[Collection entries]
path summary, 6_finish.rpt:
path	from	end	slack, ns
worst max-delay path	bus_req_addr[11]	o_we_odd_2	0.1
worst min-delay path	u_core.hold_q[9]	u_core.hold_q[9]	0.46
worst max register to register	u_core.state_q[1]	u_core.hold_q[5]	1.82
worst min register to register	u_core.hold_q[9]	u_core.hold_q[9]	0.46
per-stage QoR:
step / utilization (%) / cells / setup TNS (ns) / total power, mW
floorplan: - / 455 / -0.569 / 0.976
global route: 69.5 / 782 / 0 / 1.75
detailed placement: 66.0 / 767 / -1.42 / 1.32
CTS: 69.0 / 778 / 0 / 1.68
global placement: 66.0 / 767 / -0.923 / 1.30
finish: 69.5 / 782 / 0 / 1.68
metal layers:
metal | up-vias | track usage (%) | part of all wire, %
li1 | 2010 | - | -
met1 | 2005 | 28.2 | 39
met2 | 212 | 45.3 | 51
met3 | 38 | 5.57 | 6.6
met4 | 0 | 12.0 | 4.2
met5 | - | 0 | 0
### config.mk
export PLATFORM = sky130hd
export DESIGN_NAME = gates_tt_seq
export DESIGN_NICKNAME = d
export VERILOG_FILES = /design/src/rtl/gates_tt_seq_pkg.sv /design/src/rtl/gates2.sv /design/src/rtl/gates_tt_seq.sv
export SDC_FILE = /design/constraint.sdc
export NUM_CORES = 1
export LEC_CHECK = 0
export CORE_MARGIN = 1
export CORE_UTILIZATION = 45
export DETAILED_ROUTE_END_ITERATION = 12
export PLACE_DENSITY = 0.72
export SLEW_MARGIN = 20
export SYNTH_ARGS = -nofsm -noshare
export SYNTH_HDL_FRONTEND = slang
export SYNTH_SLANG_ARGS = --single-unit
export TNS_END_PERCENT = 10
### constraint.sdc
create_clock -name clk -period 2.29 [get_ports clk]
set_clock_uncertainty 0.15 [all_clocks]
set_input_delay 0.229 -clock clk [delete_from_list [all_inputs] [get_ports clk]]
set_output_delay 0.229 -clock clk [all_outputs]
set_load 0.01 [all_outputs]
### src/rtl/gates_tt_seq_pkg.sv
`default_nettype none
// +--------------------------------------------------------------------------+
// | gates_tt_seq_pkg                                                         |
// | Shared FSM encoding and golden truth table for the gate-bank sweeper.    |
// | Revision: 1.0                                                            |
// +--------------------------------------------------------------------------+
package gates_tt_seq_pkg;

    localparam int c_state_w = 2;

    localparam logic [c_state_w-1:0] c_st_idle   = 2'd0;
    localparam logic [c_state_w-1:0] c_st_drive  = 2'd1;
    localparam logic [c_state_w-1:0] c_st_sample = 2'd2;
    localparam logic [c_state_w-1:0] c_st_done   = 2'd3;

    // Slot i = {and,nand,or,nor,xor,xnor} for a=i[1], b=i[0].
    localparam logic [23:0] TT_GOLD = 24'hA5A695;

    localparam logic [3:0][5:0] EXP = TT_GOLD;

endpackage
`default_nettype wire

### src/rtl/gates2.sv
`default_nettype none
// +--------------------------------------------------------------------------+
// | gates2                                                                   |
// | Six-function 2-input gate bank: {and,nand,or,nor,xor,xnor}, MSB first.   |
// | Revision: 1.0                                                            |
// +--------------------------------------------------------------------------+
module gates2 (
    input  logic       i_a,
    input  logic       i_b,
    output logic [5:0] o_z
);

    assign o_z = {i_a & i_b, ~(i_a & i_b), i_a | i_b, ~(i_a | i_b), i_a ^ i_b, ~(i_a ^ i_b)};

endmodule
`default_nettype wire

### src/rtl/gates_tt_seq.sv
`default_nettype none
// +--------------------------------------------------------------------------+
// | gates_tt_seq                                                             |
// | Sweeps the gates2 bank over all four input vectors and checks results.   |
// | Revision: 1.0                                                            |
// +--------------------------------------------------------------------------+
module gates_tt_seq
    import gates_tt_seq_pkg::*;
#(
    parameter int DWELL = 4
) (
    input  logic        clk,
    input  logic        reset_n,
    input  logic        start,
    input  logic        abort,
    input  logic [5:0]  inv_mask,
    output logic        busy,
    output logic        done,
    output logic        pass,
    output logic [3:0]  err_vec,
    output logic [23:0] tt
);

    localparam int              c_cw       = $clog2(DWELL + 1);
    localparam logic [c_cw-1:0] c_cnt_load = c_cw'(DWELL - 1);

    logic [c_state_w-1:0] r_state;
    logic [c_state_w-1:0] w_state_next;
    logic [1:0]           r_idx;
    logic [1:0]           w_idx_inc;
    logic [c_cw-1:0]      r_cnt;
    logic                 r_a;
    logic                 r_b;
    logic                 r_pass;
    logic [3:0]           r_err;
    logic [23:0]          r_tt;
    logic [5:0]           w_z;
    logic [5:0]           w_cap;
    logic                 w_mis;
    logic                 w_accept;
    logic                 w_last;
    logic [3:0]           w_err_next;
    logic [23:0]          w_tt_next;

    gates2 u_gates2 (
        .i_a (r_a),
        .i_b (r_b),
        .o_z (w_z)
    );

    assign w_cap     = w_z ^ inv_mask;
    assign w_mis     = (w_cap != EXP[r_idx]);
    assign w_accept  = start && !abort;
    assign w_last    = (r_idx == 2'd3);
    assign w_idx_inc = r_idx + 2'd1;

    always_comb begin
        w_err_next        = r_err;
        w_err_next[r_idx] = w_mis;
        w_tt_next         = r_tt;
        for (int i = 0; i < 4; i++) begin
            if (r_idx == 2'(i)) begin
                w_tt_next[6*i +: 6] = w_cap;
            end
        end
    end

    always_ff @(posedge clk or negedge reset_n) begin
        if (!reset_n) begin
            r_state <= c_st_idle;
        end else begin
            r_state <= w_state_next;
        end
    end

    always_comb begin
        w_state_next = r_state;
        case (r_state)
            c_st_idle:   if (w_accept) w_state_next = c_st_drive;
            c_st_drive: begin
                if (abort)              w_state_next = c_st_idle;
                else if (r_cnt == '0)   w_state_next = c_st_sample;
            end
            c_st_sample: begin
                if (abort)              w_state_next = c_st_idle;
                else if (w_last)        w_state_next = c_st_done;
                else                    w_state_next = c_st_drive;
            end
            default:                    w_state_next = c_st_idle;
        endcase
    end

    always_comb begin
        busy = 1'b0;
        done = 1'b0;
        case (r_state)
            c_st_drive, c_st_sample: busy = 1'b1;
            c_st_done:               done = 1'b1;
            default: ;
        endcase
    end

    // pass is resolved on entry to DONE so it is valid alongside the done pulse.
    always_ff @(posedge clk or negedge reset_n) begin
        if (!reset_n) begin
            r_idx  <= 2'd0;
            r_cnt  <= '0;
            r_a    <= 1'b0;
            r_b    <= 1'b0;
            r_pass <= 1'b0;
            r_err  <= 4'd0;
            r_tt   <= 24'd0;
        end else begin
            case (r_state)
                c_st_idle: begin
                    if (w_accept) begin
                        r_idx <= 2'd0;
                        r_cnt <= c_cnt_load;
                        r_a   <= 1'b0;
                        r_b   <= 1'b0;
                        r_err <= 4'd0;
                        r_tt  <= 24'd0;
                    end
                end
                c_st_drive: begin
                    if (!abort && r_cnt != '0) begin
                        r_cnt <= r_cnt - c_cw'(1);
                    end
                end
                c_st_sample: begin
                    if (!abort) begin
                        r_err <= w_err_next;
                        r_tt  <= w_tt_next;
                        if (w_last) begin
                            r_pass <= (w_err_next == 4'd0);
                        end else begin
                            r_idx <= w_idx_inc;
                            r_cnt <= c_cnt_load;
                            r_a   <= w_idx_inc[1];
                            r_b   <= w_idx_inc[0];
                        end
                    end
                end
                default: ;
            endcase
        end
    end

    assign pass    = r_pass;
    assign err_vec = r_err;
    assign tt      = r_tt;

endmodule
`default_nettype wire
==> flow_summary_export.csv, run 1 <==
group,metric,value,unit
cts,clk_pin_slew_worst_paths,0.07,ns
flow_run,max_cap_check_violation_count,0,
cts,source_to_sink_clock_delay_at_the_later_pin_of_the_worst_skew_pair,0.29,ns
floorplanning,design.core.area,4030,µm²
critical_path,reg2reg_slack,0.06,ns
sta,worst-slew-pin-transition,0.455,ns
critical_path,critical_path.endpoint_type,"flip-flop",
placement,dpl_cell_area,2370,µm²
grt,via_count_of_the_first_global_routing_pass,1516,
run_status,outcome,"completed",
final_layout,sequential_cell_area,901,µm²
drt,antenna_left,0,
final_layout,post_route_cells_drive_above_1_share,23.2,%
sta,report.final.hold_viol_count,0,
drt,dr.first_iter.drc_count,97,
sta,drv_slew,0,
synthesis,synth_edf_count,0,
drt,vias,1429,
power_and_ir_drop,power_density,1260,nW/µm²
sta,fin_crit,2.23,ns
drt,route.final.wire_length,4.29,mm
drt,avgViaCountPerCell,5.48,
final_layout,final_common_cell,"clkdlybuf4s50_1",
grt,grt_max_degree,37,
placement,gp_routability_congestion,0.912,
drt,drcViolationCount,0,
synthesis,postSynth.topFlopCell,"dfrtp_1",
floorplanning,dieWidth,66.8,µm
synthesis,async_flop_share,100,%
synthesis,yosysWarnings,0,
sta,finalSetupViolations,0,
sta,min_period_over_period,97.2,%
grt,globalRouteTotalUtil,22.3,%
final_layout,nets,231,
cts,cts_tree,"yes",
placement,io_buffers,40,
cts,clockRootBuffer,"clkbuf_8",
grt,grt-ovfl-total,0,
sta,finalHoldWorstSlack,0.192,ns
drt,wl_per_instance,16.4,µm
sta,timing_limited_maximum_frequency,449,MHz
floorplanning,placementRows,23,
final_layout,layout.filler_cells,324,
synthesis,postSynthRegisterBits,36,
synthesis,postSynthCellCount,161,
sta,maxSlewHeadroom,69.7,%
power_and_ir_drop,vdd_drop_max,0.000725,V
synthesis,post_synth.cell_area_avg,11.7,µm²
floorplanning,die_height,66.8,µm
final_layout,multi_input_comb_area,925,µm²
placement,dpl.hpwl,3.13,mm
synthesis,post_synth_instance_area,1890,µm²
floorplanning,top_level_ports,41,
hold_path,hold_path_class,"in2async",
synthesis,synth_sequential_area_ratio,47.7,%
floorplanning,die_area,4460,µm²
grt,number_of_antenna_violations_at_the_first_check_in_global_routing,0,
final_layout,area_growth_syn_to_layout,32.1,%
critical_path,start_kind,"flip-flop",
cts,tritoncts.num_buffers,5,
power_and_ir_drop,cellLeakagePower,1.14,nW
synthesis,synth.net_count,182,
final_layout,antenna_diode_instance_count,0,
floorplanning,start_util,46.9,%
final_layout,layout_common_cells,"clkdlybuf4s50_1 (40), dfrtp_1 (36), mux2_2 (23)",
cts,cts_max_level,2,
sta,setup-tns-final,0,ns
critical_path,peak_fanout_along_the_critical_path,7,
grt,global_route_wire_length_before_repair,7.17,mm
cts,cts_sinks,36,
sta,grt_setup_unrepaired,"false",
critical_path,worstPathRequired,2.32,ns
cts,clk_path_buf_depth,2,
critical_path,setup.worst_path.class,"reg2reg",
final_layout,postLayoutCellArea,2500,µm²
critical_path,worst-endpoint-arrival,2.25,ns
drt,drt_pre_antenna_iters,4,
synthesis,synth_cell_types,41,
cts,cts_setup_buffers,0,
cell usage after synthesis, drive strengths merged, types with 3 or more instances:
cell | instances | share of area (%)
mux2 | 23 | 14
dfrtp | 36 | 48
nor2 | 4 | 0.79
nand2 | 8 | 1.6
buf | 3 | 1.3
o21ai | 5 | 1.3
nor2b | 6 | 2.0
nand4 | 3 | 0.99
ha | 11 | 7.3
a21oi | 4 | 2.3
inv | 13 | 2.6
xnor2 | 4 | 1.9
and2 | 6 | 2.1
a22o | 3 | 1.4
power by group:
| group | switching [mW] | internal (mW) | leakage [nW] |
|---|---|---|---|
| Sequential | 0.153 | 0.868 | 0.484 |
| Clock | 0.226 | 0.323 | 0.0552 |
| Combinational | 0.726 | 0.844 | 0.600 |
registers in the layout (all words and copies together) (netlist names):
name     flops
pass         1
r_idx        1
r_state      2
err_vec      4
tt          24
r_a          1
r_cnt        3
worst paths after layout:
kind	endpoint	depth (start not counted)	from
setup / recovery	tt[23]$_DFFE_PN0P_	6	r_state[1]$_DFFE_PN0P_
hold / removal	r_cnt[0]$_DFFE_PN0P_	2	reset_n
setup reg to reg	tt[23]$_DFFE_PN0P_	6	r_state[1]$_DFFE_PN0P_
hold reg to reg	tt[18]$_DFFE_PN0P_	1	tt[18]$_DFFE_PN0P_
max in group asynchronous	tt[4]$_DFFE_PN0P_	2	reset_n
min in group clk	tt[18]$_DFFE_PN0P_	1	tt[18]$_DFFE_PN0P_
routing by layer:
metal	track usage [%]	vias to the layer above	share of wire, %
met5	0	-	0
met4	12.2	0	2.6
met3	6.68	13	5.5
met2	34.0	50	47
met1	28.2	707	45
li1	-	659	-
cells by family after synthesis:
logic type	Yosys count	synth area share, %
simple gates	37	11.1
buf+inv	18	4.24
mux	25	14.8
flops	36	47.7
fa+ha+maj	11	7.28
xor+xnor	6	2.78
compound gates	28	12.2
stage by stage:
step / power [mW] / cells / util, % / setup WS [ns]
2_1_floorplan: 1.90 / 161 / - / 0.253
6_report: 3.14 / 261 / 62.0 / 0.0640
3_5_place_dp: 2.56 / 253 / 58.9 / 0.0144
3_3_place_gp: 2.52 / 253 / 58.9 / 0.0739
4_1_cts: 3.13 / 261 / 61.6 / 0.0186
5_1_grt: 3.36 / 261 / 62.0 / 0.00191
what timing repair did:
item                       4_1_cts  5_1_grt
hold buffers                     0        0
resized for setup                0        4
setup endpoints to repair        1       12
pin swaps                        1        1
worst max-delay path: stages (launching register included):
cell and delay (ns):
dfrtp_1 0.41, inv_1 0.13, ha_4 0.17, or2b_1 0.28, and2_2 0.26, a21oi_4 0.32, mux2_2 0.38
cell type report:
| type | instances | area share (%) |
|---|---|---|
| tap | 50 | 2.51 |
| clock buffer | 6 | 2.91 |
| multi-input combinational | 107 | 37.0 |
| sequential | 36 | 36.1 |
| timing repair buffer | 47 | 18.1 |
| clock inverter | 2 | 1.40 |
| inverter | 13 | 1.95 |
Power figures use the tool's default switching activity.
==> inputs of run 2 (changes only) <==
Settings changed: CAP_MARGIN from default to 20, CORE_UTILIZATION 45 to 50, PLACE_DENSITY 0.72 to 0.79.
==> flow_summary_export.csv, run 2 (synthesis results as in run 1) <==
group,metric,value,unit
sta,timing_limited_maximum_frequency,452,MHz
critical_path,number_of_cell_instances_on_the_worst_register_to_register_path,6,
floorplanning,start_util,54.5,%
final_layout,largest_reg_flops,24,
critical_path,peak_fanout_along_the_critical_path,7,
final_layout,postLayoutCellArea,2480,µm²
critical_path,worst_r2r_startpoint,"r_state[1]$_DFFE_PN0P_",
cts,cts_setup_buffers,0,
floorplanning,dieWidth,63.5,µm
sta,drv_slew,0,
final_layout,antenna_diode_instance_count,0,
cts,tritoncts.num_buffers,5,
drt,route.final.wire_length,4.24,mm
drt,antenna_left,0,
sta,setup-tns-final,0,ns
sta,worst-slew-pin-transition,0.454,ns
floorplanning,placementRows,21,
critical_path,worstPathRequired,2.32,ns
critical_path,critical_path.slowest_cell,"dfrtp_1",
placement,gp_routability_congestion,0.862,
critical_path,start_kind,"flip-flop",
power_and_ir_drop,cellLeakagePower,1.14,nW
final_layout,final_common_cell,"clkdlybuf4s50_1",
critical_path,end_of_the_worst_register_to_register_path,"tt[22]$_DFFE_PN0P_",
placement,io_buffers,40,
sta,report.final.hold_viol_count,0,
grt,via_count_of_the_first_global_routing_pass,1446,
cts,clockRootBuffer,"clkbuf_8",
critical_path,timing.critical_path.cells,"inv_1, ha_2, or2b_1, and2_2, a21oi_4, mux2_2",
cts,clk_path_buf_depth,2,
drt,drt_pre_antenna_iters,4,
final_layout,layout_common_cells,"clkdlybuf4s50_1 (40), dfrtp_1 (36), mux2_2 (23)",
critical_path,worst_path_largest_cell_delay,0.43,ns
cts,cts_sinks,36,
floorplanning,design.core.area,3470,µm²
drt,dr.first_iter.drc_count,113,
hold_path,hold_path_class,"in2async",
floorplanning,die_area,4030,µm²
placement,dpl_cell_area,2380,µm²
placement,dpl.hpwl,3.17,mm
sta,maxSlewHeadroom,69.8,%
grt,grt_max_degree,37,
final_layout,area_growth_syn_to_layout,31.0,%
run_status,outcome,"completed",
cts,cts_max_level,2,
sta,min_period_over_period,96.7,%
critical_path,critical_path.endpoint_type,"flip-flop",
grt,global_route_wire_length_before_repair,6.97,mm
grt,grt-ovfl-total,0,
sta,grt_setup_unrepaired,"false",
critical_path,reg2reg_slack,0.08,ns
cts,postCtsHoldBufs,0,
grt,globalRouteTotalUtil,22.8,%
power_and_ir_drop,power_density,1230,nW/µm²
cts,clk_pin_slew_worst_paths,0.08,ns
critical_path,worst-endpoint-arrival,2.24,ns
sta,finalSetupViolations,0,
drt,vias,1442,
drt,wl_per_instance,16.4,µm
cts,source_to_sink_clock_delay_at_the_later_pin_of_the_worst_skew_pair,0.29,ns
flow_run,max_cap_check_violation_count,0,
grt,number_of_antenna_violations_at_the_first_check_in_global_routing,0,
drt,avgViaCountPerCell,5.57,
floorplanning,top_level_ports,41,
final_layout,nets,233,
drt,drcViolationCount,0,
final_layout,post_route_cells_drive_above_1_share,23.5,%
critical_path,setup.worst_path.class,"reg2reg",
cts,cts_tree,"yes",
sta,fin_crit,2.21,ns
floorplanning,die_height,63.5,µm
power_and_ir_drop,vdd_drop_max,0.000776,V
-- run 2: cell count changes in the layout (fill, tap and decap cells not counted) --
cell | before | now
inv_2 | 1 | 0
clkinvlp_4 | 0 | 1
buf_4 | 7 | 9
ha_4 | 1 | 0
ha_2 | 0 | 1
clkbuf_1 | 1 | 0
or2_4 | 1 | 0
or2_1 | 0 | 1
bufinv_16 | 1 | 0
inv_1 | 12 | 13
inv_6 | 0 | 1
-- run 2: layout make-up --
cell class,count,area [µm²]
fill,253,991
multi-input combinational,107,912
sequential,36,901
timing repair buffer,49,468
clock buffer,5,68.8
tap,46,57.6
inverter,13,48.8
clock inverter,3,21.3
-- run 2: routing by layer --
| metal | track usage [%] | vias up | wire length (µm) |
|---|---|---|---|
| met5 | 0 | - | 0 |
| met4 | 6.82 | 0 | 52 |
| met3 | 6.88 | 5 | 286 |
| met2 | 38.0 | 59 | 2050 |
| met1 | 28.1 | 710 | 1850 |
| li1 | - | 668 | - |
-- run 2: stage by stage --
step           utilization [%]  power (mW)  hold slack (ns)  cells  worst slack, ns
6_report                  71.4        3.04            0.197    259           0.0756
5_1_grt                   71.4        3.22            0.236    259           0.0118
4_1_cts                   71.4        3.04            0.220    259           0.0527
3_5_place_dp              68.8        2.57            0.345    251           0.0702
3_3_place_gp              68.8        2.52            0.340    251            0.169
2_1_floorplan                -        1.90           -0.217    161            0.253
-- run 2: what timing repair did --
action	CTS	global route
gates resized for setup	0	1
endpoints found under the hold margin	0	0
endpoints found under the setup margin	0	6
-- run 2: how the worst max path moves through the flow --
stage                           start            endpoint
2_1_floorplan  r_state[0]$_DFFE_PN0P_  tt[18]$_DFFE_PN0P_
3_3_place_gp   r_state[0]$_DFFE_PN0P_  tt[21]$_DFFE_PN0P_
3_5_place_dp   r_state[0]$_DFFE_PN0P_  tt[22]$_DFFE_PN0P_
4_1_cts        r_state[0]$_DFFE_PN0P_  tt[22]$_DFFE_PN0P_
5_1_grt        r_state[0]$_DFFE_PN0P_  tt[22]$_DFFE_PN0P_
6_report       r_state[1]$_DFFE_PN0P_  tt[22]$_DFFE_PN0P_
-- run 2: worst max-delay path: cells and delay by family, from the launching register on --
kind,cells,cell delay [ns]
adders and majority gates,1,0.23
DFF,1,0.43
buffers and inverters,1,0.11
AOI/OAI and AO/OA,1,0.26
and+or+nand+nor,2,0.54
muxes,1,0.38
-- run 2: power breakdown --
group	switching, mW	internal (mW)	leakage [nW]
registers	0.158	0.868	0.484
clock network	0.245	0.216	0.0445
logic	0.716	0.835	0.608
total	1.12	1.92	1.14
`src/rtl/path_reader.sv`:
```
// Drains a replay-ordered location stack and turns each adjacent step between
// consecutive locations into a 2-bit move command on a valid/ready handshake.
module path_reader #(
  parameter int COORD_W = 4,
  parameter int CNT_W   = 8
) (
  input  logic                 clk,
  input  logic                 rst,
  input  logic                 start,
  input  logic [2*COORD_W-1:0] locIn,
  input  logic                 empStck,
  output logic                 pop,
  output logic [1:0]           dirOut,
  output logic                 dirValid,
  input  logic                 dirReady,
  output logic                 busy,
  output logic                 finished,
  output logic                 error,
  output logic [CNT_W-1:0]     stepCount
);

  localparam int LOC_W = 2 * COORD_W;
  localparam logic [COORD_W:0] ONE_C = (COORD_W+1)'(1);
  localparam logic [CNT_W-1:0] ONE_N = CNT_W'(1);

  typedef enum logic [2:0] {
    S_IDLE,
    S_CHECK,
    S_FETCH,
    S_EMIT,
    S_DONE
  } state_t;

  state_t             state_q, state_d;
  logic [LOC_W-1:0]   prev_q, prev_d;
  logic [LOC_W-1:0]   cur_q, cur_d;
  logic               first_q, first_d;
  logic [1:0]         dir_q, dir_d;
  logic               valid_q, valid_d;
  logic               error_q, error_d;
  logic [CNT_W-1:0]   cnt_q, cnt_d;
  logic               busy_q, busy_d;
  logic               finished_q, finished_d;

  // Coordinates widened by one bit so +1 never wraps (15 -> 0 is not adjacent).
  logic [COORD_W:0] x_c, y_c, x_p, y_p;
  logic             same_x, same_y;
  logic             step_xp, step_xm, step_yp, step_ym;

  always_comb begin
    x_c     = {1'b0, locIn[LOC_W-1:COORD_W]};
    y_c     = {1'b0, locIn[COORD_W-1:0]};
    x_p     = {1'b0, prev_q[LOC_W-1:COORD_W]};
    y_p     = {1'b0, prev_q[COORD_W-1:0]};
    same_x  = (x_c == x_p);
    same_y  = (y_c == y_p);
    step_xp = same_y && (x_c == x_p + ONE_C);
    step_xm = same_y && (x_p == x_c + ONE_C);
    step_yp = same_x && (y_c == y_p + ONE_C);
    step_ym = same_x && (y_p == y_c + ONE_C);
  end

  always_comb begin
    state_d = state_q;
    prev_d  = prev_q;
    cur_d   = cur_q;
    first_d = first_q;
    dir_d   = dir_q;
    valid_d = valid_q;
    error_d = error_q;
    cnt_d   = cnt_q;
    unique case (state_q)
      S_IDLE, S_DONE: begin
        if (start) begin
          state_d = S_CHECK;
          error_d = 1'b0;
          cnt_d   = '0;
          first_d = 1'b1;
        end
      end
      S_CHECK: state_d = empStck ? S_DONE : S_FETCH;
      S_FETCH: begin
        cur_d = locIn;
        if (first_q) begin
          prev_d  = locIn;
          first_d = 1'b0;
          state_d = S_CHECK;
        end else if (locIn == prev_q) begin
          state_d = S_CHECK;
        end else if (step_xp || step_xm || step_yp || step_ym) begin
          if (step_xp)      dir_d = 2'b00;
          else if (step_xm) dir_d = 2'b01;
          else if (step_yp) dir_d = 2'b10;
          else              dir_d = 2'b11;
          valid_d = 1'b1;
          state_d = S_EMIT;
        end else begin
          error_d = 1'b1;
          state_d = S_DONE;
        end
      end
      S_EMIT: begin
        if (dirReady) begin
          prev_d  = cur_q;
          cnt_d   = (cnt_q == '1) ? cnt_q : cnt_q + ONE_N;
          valid_d = 1'b0;
          state_d = S_CHECK;
        end
      end
      default: state_d = S_IDLE;
    endcase
    busy_d     = (state_d == S_CHECK) || (state_d == S_FETCH) || (state_d == S_EMIT);
    finished_d = (state_d == S_DONE);
  end

  always_ff @(posedge clk or negedge rst) begin
    if (!rst) begin
      state_q    <= S_IDLE;
      prev_q     <= '0;
      cur_q      <= '0;
      first_q    <= 1'b1;
      dir_q      <= '0;
      valid_q    <= 1'b0;
      error_q    <= 1'b0;
      cnt_q      <= '0;
      busy_q     <= 1'b0;
      finished_q <= 1'b0;
    end else begin
      state_q    <= state_d;
      prev_q     <= prev_d;
      cur_q      <= cur_d;
      first_q    <= first_d;
      dir_q      <= dir_d;
      valid_q    <= valid_d;
      error_q    <= error_d;
      cnt_q      <= cnt_d;
      busy_q     <= busy_d;
      finished_q <= finished_d;
    end
  end

  // Pop must land in the CHECK cycle itself so data arrives in FETCH.
  assign pop       = (state_q == S_CHECK) && !empStck;
  assign dirOut    = dir_q;
  assign dirValid  = valid_q;
  assign busy      = busy_q;
  assign finished  = finished_q;
  assign error     = error_q;
  assign stepCount = cnt_q;

endmodule

```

• Problem:
The required answer is the exact run of lines above starting at the line with "export SYNTH_HDL_FRONTEND = slang" and ending at the line with "set_output_delay 0.229 -clock", with both ends present.

• Written answer:
export SYNTH_HDL_FRONTEND = slang
export SYNTH_SLANG_ARGS = --single-unit
export TNS_END_PERCENT = 10
### constraint.sdc
create_clock -name clk -period 2.29 [get_ports clk]
set_clock_uncertainty 0.15 [all_clocks]
set_input_delay 0.229 -clock clk [delete_from_list [all_inputs] [get_ports clk]]
set_output_delay 0.229 -clock clk [all_outputs]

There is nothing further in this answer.